● Prompt
Your answer must consist of exactly the lines below, starting with the line with "run 2: changes" and going on through the line with "set_output_delay 0.0975 -clock", and nothing else.

● Input data

$ cat config.mk
export PLATFORM = sky130hd
export DESIGN_NAME = dsp_mac_sequencer
export DESIGN_NICKNAME = d
export VERILOG_FILES = /design/src/rtl/dsp_mac_sequencer.sv
export SDC_FILE = /design/constraint.sdc
export NUM_CORES = 1
export LEC_CHECK = 0
export BUFFER_PORTS_ARGS = -buffer_cell sky130_fd_sc_hd__buf_4
export CAP_MARGIN = 30
export CORE_UTILIZATION = 46
export DETAILED_ROUTE_END_ITERATION = 7
export GPL_TIMING_DRIVEN = 1
export PLACE_DENSITY = 0.84
export RECOVER_POWER = 25
export SLEW_MARGIN = 20
export SYNTH_ARGS = -nofsm -noshare
export SYNTH_HDL_FRONTEND = slang
export SYNTH_SLANG_ARGS = --single-unit
$ cat constraint.sdc
create_clock -name CLK -period 5.2 [get_ports CLK]
set_input_delay 1.04 -clock CLK [delete_from_list [all_inputs] [get_ports CLK]]
set_output_delay 1.04 -clock CLK [all_outputs]
set_load 0.05 [all_outputs]
$ cat src/rtl/dsp_mac_sequencer.sv
// Sequencer that turns a command plus a valid/ready operand stream into MAC slice pin activity
// and returns one signed dot-product result per command.
//
// state  | meaning
// GUARD  | two cycles after reset, flushes the slice's ACC_EN delay line
// IDLE   | waiting for a command
// CLEAR  | loads the bias into the slice accumulator
// STREAM | forwards operand pairs to the slice
// DRAIN  | waits out the slice's multiply/accumulate pipeline, then captures the result
// RESULT | holds the result until it is consumed
module dsp_mac_sequencer #(
    parameter int WIDTH_OP1 = 18,
    parameter int WIDTH_OP2 = 18,
    parameter int WIDTH_OUT = 48,
    parameter int WIDTH_LEN = 16
) (
    input  logic                 CLK,
    input  logic                 RST,
    input  logic                 CMD_VALID,
    output logic                 CMD_READY,
    input  logic [WIDTH_LEN-1:0] CMD_LEN,
    input  logic [WIDTH_OUT-1:0] CMD_BIAS,
    input  logic                 IN_VALID,
    output logic                 IN_READY,
    input  logic [WIDTH_OP1-1:0] IN_A,
    input  logic [WIDTH_OP2-1:0] IN_B,
    output logic                 DSP_EN,
    output logic                 DSP_ACC_EN,
    output logic                 DSP_ACC_IN_EN,
    output logic [WIDTH_OP1-1:0] DSP_OP1,
    output logic [WIDTH_OP2-1:0] DSP_OP2,
    output logic [WIDTH_OUT-1:0] DSP_ACC,
    input  logic [WIDTH_OUT-1:0] DSP_OUT,
    output logic                 RES_VALID,
    input  logic                 RES_READY,
    output logic [WIDTH_OUT-1:0] RES_DATA
);

    typedef enum logic [2:0] {
        GUARD,
        IDLE,
        CLEAR,
        STREAM,
        DRAIN,
        RESULT
    } state_t;

    localparam logic [1:0]           GUARD_TC = 2'd1;
    localparam logic [1:0]           DRAIN_TC = 2'd2;
    localparam logic [WIDTH_LEN-1:0] LEN_ONE  = WIDTH_LEN'(1);

    state_t               state_q, state_d;
    logic [1:0]           tmr_q, tmr_d;
    logic [WIDTH_LEN-1:0] rem_q, rem_d;
    logic [WIDTH_OUT-1:0] bias_q, bias_d;
    logic [WIDTH_OUT-1:0] res_q, res_d;

    always_ff @(posedge CLK or posedge RST) begin
        if (RST) begin
            state_q <= GUARD;
            tmr_q   <= GUARD_TC;
            rem_q   <= '0;
            bias_q  <= '0;
            res_q   <= '0;
        end else begin
            state_q <= state_d;
            tmr_q   <= tmr_d;
            rem_q   <= rem_d;
            bias_q  <= bias_d;
            res_q   <= res_d;
        end
    end

    always_comb begin
        state_d       = state_q;
        tmr_d         = tmr_q;
        rem_d         = rem_q;
        bias_d        = bias_q;
        res_d         = res_q;
        CMD_READY     = 1'b0;
        IN_READY      = 1'b0;
        DSP_ACC_EN    = 1'b0;
        DSP_ACC_IN_EN = 1'b0;
        DSP_OP1       = '0;
        DSP_OP2       = '0;
        DSP_ACC       = '0;
        RES_VALID     = 1'b0;

        case (state_q)
            GUARD: begin
                if (tmr_q == 2'd0) begin
                    state_d = IDLE;
                end else begin
                    tmr_d = tmr_q - 2'd1;
                end
            end
            IDLE: begin
                CMD_READY = 1'b1;
                if (CMD_VALID) begin
                    rem_d   = CMD_LEN;
                    bias_d  = CMD_BIAS;
                    state_d = CLEAR;
                end
            end
            CLEAR: begin
                DSP_ACC_IN_EN = 1'b1;
                DSP_ACC       = bias_q;
                if (rem_q == '0) begin
                    state_d = DRAIN;
                    tmr_d   = DRAIN_TC;
                end else begin
                    state_d = STREAM;
                end
            end
            STREAM: begin
                IN_READY = 1'b1;
                if (IN_VALID) begin
                    DSP_OP1    = IN_A;
                    DSP_OP2    = IN_B;
                    DSP_ACC_EN = 1'b1;
                    rem_d      = rem_q - LEN_ONE;
                    if (rem_q == LEN_ONE) begin
                        state_d = DRAIN;
                        tmr_d   = DRAIN_TC;
                    end
                end
            end
            DRAIN: begin
                // Last pair was registered at DRAIN entry; its add lands one edge before this capture.
                if (tmr_q == 2'd0) begin
                    res_d   = DSP_OUT;
                    state_d = RESULT;
                end else begin
                    tmr_d = tmr_q - 2'd1;
                end
            end
            RESULT: begin
                RES_VALID = 1'b1;
                if (RES_READY) begin
                    state_d = IDLE;
                end
            end
            default: begin
                state_d = GUARD;
                tmr_d   = GUARD_TC;
            end
        endcase
    end

    // The slice's ACC_EN delay line runs regardless of EN, so EN stays up outside reset.
    assign DSP_EN   = ~RST;
    assign RES_DATA = res_q;

endmodule
## src/rtl/dm_access_arbiter.sv

```systemverilog
// Two-port arbiter for the single-port data memory: arbitrates, merges sub-word stores, extends loads and flags bad accesses.
// Latency: ack arrives in the cycle after the request is sampled in IDLE, so there is at most one access every 2 cycles.
// Backpressure: a requester holds req with stable fields until its ack. The loser keeps waiting and is re-sampled in the next IDLE.
module dm_access_arbiter #(
    parameter int FIXED_PRIO = 0
) (
    input  logic        clk,
    input  logic        rst_n,
    input  logic        p0_req,
    input  logic        p0_we,
    input  logic [1:0]  p0_size,
    input  logic        p0_sext,
    input  logic [11:0] p0_addr,
    input  logic [31:0] p0_wdata,
    output logic        p0_ack,
    output logic [31:0] p0_rdata,
    output logic        p0_err,
    input  logic        p1_req,
    input  logic        p1_we,
    input  logic [1:0]  p1_size,
    input  logic        p1_sext,
    input  logic [11:0] p1_addr,
    input  logic [31:0] p1_wdata,
    output logic        p1_ack,
    output logic [31:0] p1_rdata,
    output logic        p1_err,
    output logic [9:0]  m_addr,
    output logic [31:0] m_wd,
    output logic        m_we,
    input  logic [31:0] m_rd
);

    localparam logic [0:0] S_IDLE   = 1'b0;
    localparam logic [0:0] S_ACCESS = 1'b1;

    logic [0:0]  state_q, state_d;
    logic        last_grant_q, last_grant_d;
    logic        win_q, win_d;
    logic        we_q, we_d;
    logic [1:0]  size_q, size_d;
    logic        sext_q, sext_d;
    logic [11:0] addr_q, addr_d;
    logic [31:0] wdata_q, wdata_d;
    logic        err_q, err_d;

    logic        sel;
    logic [1:0]  sel_size;
    logic [11:0] sel_addr;

    // Pick a winner, latch its access and step the two-state sequencer
    always_comb begin
        state_d      = state_q;
        last_grant_d = last_grant_q;
        win_d        = win_q;
        we_d         = we_q;
        size_d       = size_q;
        sext_d       = sext_q;
        addr_d       = addr_q;
        wdata_d      = wdata_q;
        err_d        = err_q;

        // On a tie, round-robin hands the grant to the port that did not go last.
        if (p0_req && p1_req) begin
            sel = (FIXED_PRIO != 0) ? 1'b0 : ~last_grant_q;
        end else begin
            sel = p1_req;
        end
        sel_size = sel ? p1_size : p0_size;
        sel_addr = sel ? p1_addr : p0_addr;

        if (state_q == S_IDLE) begin
            if (p0_req || p1_req) begin
                win_d   = sel;
                we_d    = sel ? p1_we    : p0_we;
                size_d  = sel_size;
                sext_d  = sel ? p1_sext  : p0_sext;
                addr_d  = sel_addr;
                wdata_d = sel ? p1_wdata : p0_wdata;
                err_d   = (sel_size == 2'b11)
                        | ((sel_size == 2'b01) & sel_addr[0])
                        | ((sel_size == 2'b10) & (sel_addr[1:0] != 2'b00));
                state_d = S_ACCESS;
            end
        end else begin
            last_grant_d = win_q;
            state_d      = S_IDLE;
        end
    end

    // Sequencer and latched-access registers with synchronous reset
    always_ff @(posedge clk) begin
        if (!rst_n) begin
            state_q      <= S_IDLE;
            last_grant_q <= 1'b1;
            win_q        <= 1'b0;
            we_q         <= 1'b0;
            size_q       <= 2'b00;
            sext_q       <= 1'b0;
            addr_q       <= 12'h000;
            wdata_q      <= 32'h0;
            err_q        <= 1'b0;
        end else begin
            state_q      <= state_d;
            last_grant_q <= last_grant_d;
            win_q        <= win_d;
            we_q         <= we_d;
            size_q       <= size_d;
            sext_q       <= sext_d;
            addr_q       <= addr_d;
            wdata_q      <= wdata_d;
            err_q        <= err_d;
        end
    end

    logic        in_access;
    logic        live;
    logic [4:0]  sh_b;
    logic [4:0]  sh_h;
    logic [31:0] rd_b;
    logic [31:0] rd_h;
    logic [31:0] merged;
    logic [31:0] load_val;
    logic [31:0] rd_out;

    // Big-endian lane select, read-merge-write data, load extension and per-port outputs
    always_comb begin
        in_access = (state_q == S_ACCESS);
        // A reset asserted during ACCESS cancels both the write and the ack.
        live      = in_access & rst_n;
        // Byte offset 0 is the top lane, so the shift is (3 - offset) bytes.
        sh_b      = {~addr_q[1:0], 3'b000};
        sh_h      = {~addr_q[1], 4'b0000};
        rd_b      = m_rd >> sh_b;
        rd_h      = m_rd >> sh_h;

        case (size_q)
            2'b00:   merged = (m_rd & ~(32'h0000_00FF << sh_b)) | ({24'h0, wdata_q[7:0]} << sh_b);
            2'b01:   merged = (m_rd & ~(32'h0000_FFFF << sh_h)) | ({16'h0, wdata_q[15:0]} << sh_h);
            default: merged = wdata_q;
        endcase

        case (size_q)
            2'b00:   load_val = {{24{sext_q & rd_b[7]}}, rd_b[7:0]};
            2'b01:   load_val = {{16{sext_q & rd_h[15]}}, rd_h[15:0]};
            default: load_val = m_rd;
        endcase

        rd_out   = (live & ~we_q & ~err_q) ? load_val : 32'h0;

        m_addr   = addr_q[11:2];
        m_wd     = in_access ? merged : wdata_q;
        m_we     = live & we_q & ~err_q;

        p0_ack   = live & ~win_q;
        p1_ack   = live & win_q;
        p0_err   = p0_ack & err_q;
        p1_err   = p1_ack & err_q;
        p0_rdata = win_q ? 32'h0 : rd_out;
        p1_rdata = win_q ? rd_out : 32'h0;
    end

endmodule

```
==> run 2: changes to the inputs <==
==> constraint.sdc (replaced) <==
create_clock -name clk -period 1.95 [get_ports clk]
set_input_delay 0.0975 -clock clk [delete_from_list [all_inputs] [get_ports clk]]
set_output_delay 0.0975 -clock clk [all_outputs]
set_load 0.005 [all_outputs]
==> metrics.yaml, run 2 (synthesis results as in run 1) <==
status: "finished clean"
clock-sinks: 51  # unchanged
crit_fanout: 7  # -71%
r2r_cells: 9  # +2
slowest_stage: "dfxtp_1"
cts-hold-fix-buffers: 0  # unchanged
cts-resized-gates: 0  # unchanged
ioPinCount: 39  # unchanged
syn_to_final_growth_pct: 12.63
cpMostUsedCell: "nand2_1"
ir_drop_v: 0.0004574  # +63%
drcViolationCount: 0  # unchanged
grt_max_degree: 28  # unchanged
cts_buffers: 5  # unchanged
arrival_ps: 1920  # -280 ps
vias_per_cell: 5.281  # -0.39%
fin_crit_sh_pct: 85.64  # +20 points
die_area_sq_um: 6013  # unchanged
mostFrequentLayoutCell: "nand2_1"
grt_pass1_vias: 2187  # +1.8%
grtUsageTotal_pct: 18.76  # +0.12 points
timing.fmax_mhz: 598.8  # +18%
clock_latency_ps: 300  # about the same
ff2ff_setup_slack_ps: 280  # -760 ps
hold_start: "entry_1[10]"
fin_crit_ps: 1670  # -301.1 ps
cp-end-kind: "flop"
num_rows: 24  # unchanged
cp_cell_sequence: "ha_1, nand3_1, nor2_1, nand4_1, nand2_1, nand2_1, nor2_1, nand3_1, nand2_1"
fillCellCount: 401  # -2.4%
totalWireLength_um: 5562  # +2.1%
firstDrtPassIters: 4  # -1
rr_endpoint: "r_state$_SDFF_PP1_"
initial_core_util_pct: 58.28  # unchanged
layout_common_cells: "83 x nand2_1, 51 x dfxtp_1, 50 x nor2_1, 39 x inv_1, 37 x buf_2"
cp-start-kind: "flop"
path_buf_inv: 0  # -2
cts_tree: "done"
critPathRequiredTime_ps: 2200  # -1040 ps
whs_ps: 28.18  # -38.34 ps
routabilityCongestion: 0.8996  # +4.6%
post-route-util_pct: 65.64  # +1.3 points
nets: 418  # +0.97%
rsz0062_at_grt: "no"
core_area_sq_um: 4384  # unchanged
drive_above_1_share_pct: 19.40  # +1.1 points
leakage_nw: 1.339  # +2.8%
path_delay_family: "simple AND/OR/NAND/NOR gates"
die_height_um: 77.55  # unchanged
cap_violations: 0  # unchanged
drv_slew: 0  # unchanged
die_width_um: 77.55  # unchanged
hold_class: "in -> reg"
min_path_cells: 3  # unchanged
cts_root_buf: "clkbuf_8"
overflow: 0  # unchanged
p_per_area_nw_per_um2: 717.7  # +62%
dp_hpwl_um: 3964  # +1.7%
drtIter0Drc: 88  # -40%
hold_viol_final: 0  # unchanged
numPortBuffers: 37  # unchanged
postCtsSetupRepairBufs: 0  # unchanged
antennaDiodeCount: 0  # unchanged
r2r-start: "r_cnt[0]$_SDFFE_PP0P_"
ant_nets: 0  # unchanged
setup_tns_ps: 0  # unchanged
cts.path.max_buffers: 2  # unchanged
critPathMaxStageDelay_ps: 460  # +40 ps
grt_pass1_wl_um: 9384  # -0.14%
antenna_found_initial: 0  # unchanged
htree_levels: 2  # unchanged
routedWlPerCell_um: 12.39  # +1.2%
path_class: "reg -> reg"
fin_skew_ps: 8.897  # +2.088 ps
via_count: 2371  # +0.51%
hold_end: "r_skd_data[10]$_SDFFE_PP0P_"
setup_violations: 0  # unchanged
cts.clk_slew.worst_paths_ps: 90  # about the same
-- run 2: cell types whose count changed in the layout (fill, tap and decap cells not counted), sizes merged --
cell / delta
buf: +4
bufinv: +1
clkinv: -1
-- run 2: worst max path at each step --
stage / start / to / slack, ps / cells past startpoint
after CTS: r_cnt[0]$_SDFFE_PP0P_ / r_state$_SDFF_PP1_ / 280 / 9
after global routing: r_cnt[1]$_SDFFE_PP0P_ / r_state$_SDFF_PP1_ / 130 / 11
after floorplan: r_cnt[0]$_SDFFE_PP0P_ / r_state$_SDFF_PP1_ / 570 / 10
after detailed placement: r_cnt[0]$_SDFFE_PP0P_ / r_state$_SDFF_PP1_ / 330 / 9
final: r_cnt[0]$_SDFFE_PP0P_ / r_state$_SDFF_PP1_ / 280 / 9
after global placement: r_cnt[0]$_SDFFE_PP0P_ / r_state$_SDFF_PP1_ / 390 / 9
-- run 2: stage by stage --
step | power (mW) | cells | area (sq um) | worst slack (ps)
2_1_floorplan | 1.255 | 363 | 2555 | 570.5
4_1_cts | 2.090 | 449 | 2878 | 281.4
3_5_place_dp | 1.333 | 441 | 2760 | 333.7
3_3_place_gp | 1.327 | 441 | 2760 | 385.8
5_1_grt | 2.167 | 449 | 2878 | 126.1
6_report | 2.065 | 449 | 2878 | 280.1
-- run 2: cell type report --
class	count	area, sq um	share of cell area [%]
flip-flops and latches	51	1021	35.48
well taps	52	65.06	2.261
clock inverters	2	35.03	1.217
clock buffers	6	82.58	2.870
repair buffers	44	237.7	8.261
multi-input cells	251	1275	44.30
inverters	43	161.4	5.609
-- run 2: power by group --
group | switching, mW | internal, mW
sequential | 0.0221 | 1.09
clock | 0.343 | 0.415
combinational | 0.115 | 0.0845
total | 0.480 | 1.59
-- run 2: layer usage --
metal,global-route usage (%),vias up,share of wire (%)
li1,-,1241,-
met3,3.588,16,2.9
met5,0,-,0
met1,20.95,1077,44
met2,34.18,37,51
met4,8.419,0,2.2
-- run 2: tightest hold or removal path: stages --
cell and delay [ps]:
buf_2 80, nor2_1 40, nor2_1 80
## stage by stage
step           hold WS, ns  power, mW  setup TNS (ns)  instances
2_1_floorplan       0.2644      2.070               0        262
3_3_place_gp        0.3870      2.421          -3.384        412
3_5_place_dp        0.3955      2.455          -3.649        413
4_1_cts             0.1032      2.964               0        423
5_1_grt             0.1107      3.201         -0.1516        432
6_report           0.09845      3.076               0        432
==> src/rtl/tone_period_meter_pkg.sv <==
// ============================================================================
// tone_period_meter_pkg : shared state encoding and default width
// Rev 1.0
// ============================================================================
`default_nettype none

package tone_period_meter_pkg;

  localparam int c_DEFAULT_WIDTH = 16;

  typedef enum logic [1:0] {
    IDLE    = 2'd0,
    ARM     = 2'd1,
    MEASURE = 2'd2
  } state_t;

endpackage

`default_nettype wire

==> src/rtl/tone_period_meter_edge_sync.sv <==
// ============================================================================
// tone_edge_sync : two-flop synchroniser plus history flop, rising-edge pulse
// Rev 1.0
// ============================================================================
`default_nettype none

module tone_edge_sync (
  input  logic clock,
  input  logic reset,
  input  logic i_Async,
  output logic o_Rise
);

  logic r_sync1;
  logic r_sync2;
  logic r_hist;

  always_ff @(posedge clock or posedge reset) begin
    if (reset) begin
      r_sync1 <= 1'b0;
      r_sync2 <= 1'b0;
      r_hist  <= 1'b0;
    end else begin
      r_sync1 <= i_Async;
      r_sync2 <= r_sync1;
      r_hist  <= r_sync2;
    end
  end

  assign o_Rise = r_sync2 & ~r_hist;

endmodule

`default_nettype wire

==> src/rtl/tone_period_meter.sv <==
// ============================================================================
// tone_period_meter : measures rising-to-rising period of an async tone
// Rev 1.0
// ============================================================================
`default_nettype none

module tone_period_meter
  import tone_period_meter_pkg::*;
#(
  parameter int WIDTH = c_DEFAULT_WIDTH
) (
  input  logic             clock,
  input  logic             reset,
  input  logic             i_Enable,
  input  logic             i_Tone,
  output logic [WIDTH-1:0] o_Period,
  output logic             o_Valid,
  input  logic             i_Ready,
  output logic             o_Overrun,
  output logic             o_Timeout
);

  localparam logic [WIDTH-1:0] c_COUNT_ONE = WIDTH'(1);
  localparam logic [WIDTH-1:0] c_COUNT_MAX = '1;

  state_t           r_state;
  logic [WIDTH-1:0] r_count;
  logic [WIDTH-1:0] r_period;
  logic             r_valid;
  logic             r_overrun;
  logic             r_timeout;

  logic             w_rise;
  logic             w_capture;

  tone_edge_sync u_edge_sync (
    .clock   (clock),
    .reset   (reset),
    .i_Async (i_Tone),
    .o_Rise  (w_rise)
  );

  // Gating with i_Enable drops any edge coincident with the enable falling.
  assign w_capture = i_Enable && (r_state == MEASURE) && w_rise;

  always_ff @(posedge clock or posedge reset) begin
    if (reset) begin
      r_state   <= IDLE;
      r_count   <= '0;
      r_period  <= '0;
      r_valid   <= 1'b0;
      r_overrun <= 1'b0;
      r_timeout <= 1'b0;
    end else begin
      if (!i_Enable) begin
        r_state   <= IDLE;
        r_count   <= '0;
        r_overrun <= 1'b0;
        r_timeout <= 1'b0;
      end else begin
        case (r_state)
          IDLE: begin
            r_state <= ARM;
          end
          ARM: begin
            if (w_rise) begin
              r_state <= MEASURE;
              r_count <= c_COUNT_ONE;
            end
          end
          MEASURE: begin
            if (w_rise) begin
              r_count <= c_COUNT_ONE;
            end else if (r_count == c_COUNT_MAX) begin
              // Saturated without an edge: abandon this period and re-arm.
              r_timeout <= 1'b1;
              r_count   <= '0;
              r_state   <= ARM;
            end else begin
              r_count <= r_count + c_COUNT_ONE;
            end
          end
          default: begin
            r_state <= IDLE;
            r_count <= '0;
          end
        endcase
      end

      // A capture may replace the held result only if it is consumed this cycle.
      if (w_capture) begin
        if (!r_valid || i_Ready) begin
          r_period  <= r_count;
          r_valid   <= 1'b1;
          r_timeout <= 1'b0;
        end else begin
          r_overrun <= 1'b1;
        end
      end else if (r_valid && i_Ready) begin
        r_valid <= 1'b0;
      end
    end
  end

  assign o_Period  = r_period;
  assign o_Valid   = r_valid;
  assign o_Overrun = r_overrun;
  assign o_Timeout = r_timeout;

endmodule

`default_nettype wire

● Answer to this exercise
==> run 2: changes to the inputs <==
==> constraint.sdc (replaced) <==
create_clock -name clk -period 1.95 [get_ports clk]
set_input_delay 0.0975 -clock clk [delete_from_list [all_inputs] [get_ports clk]]
set_output_delay 0.0975 -clock clk [all_outputs]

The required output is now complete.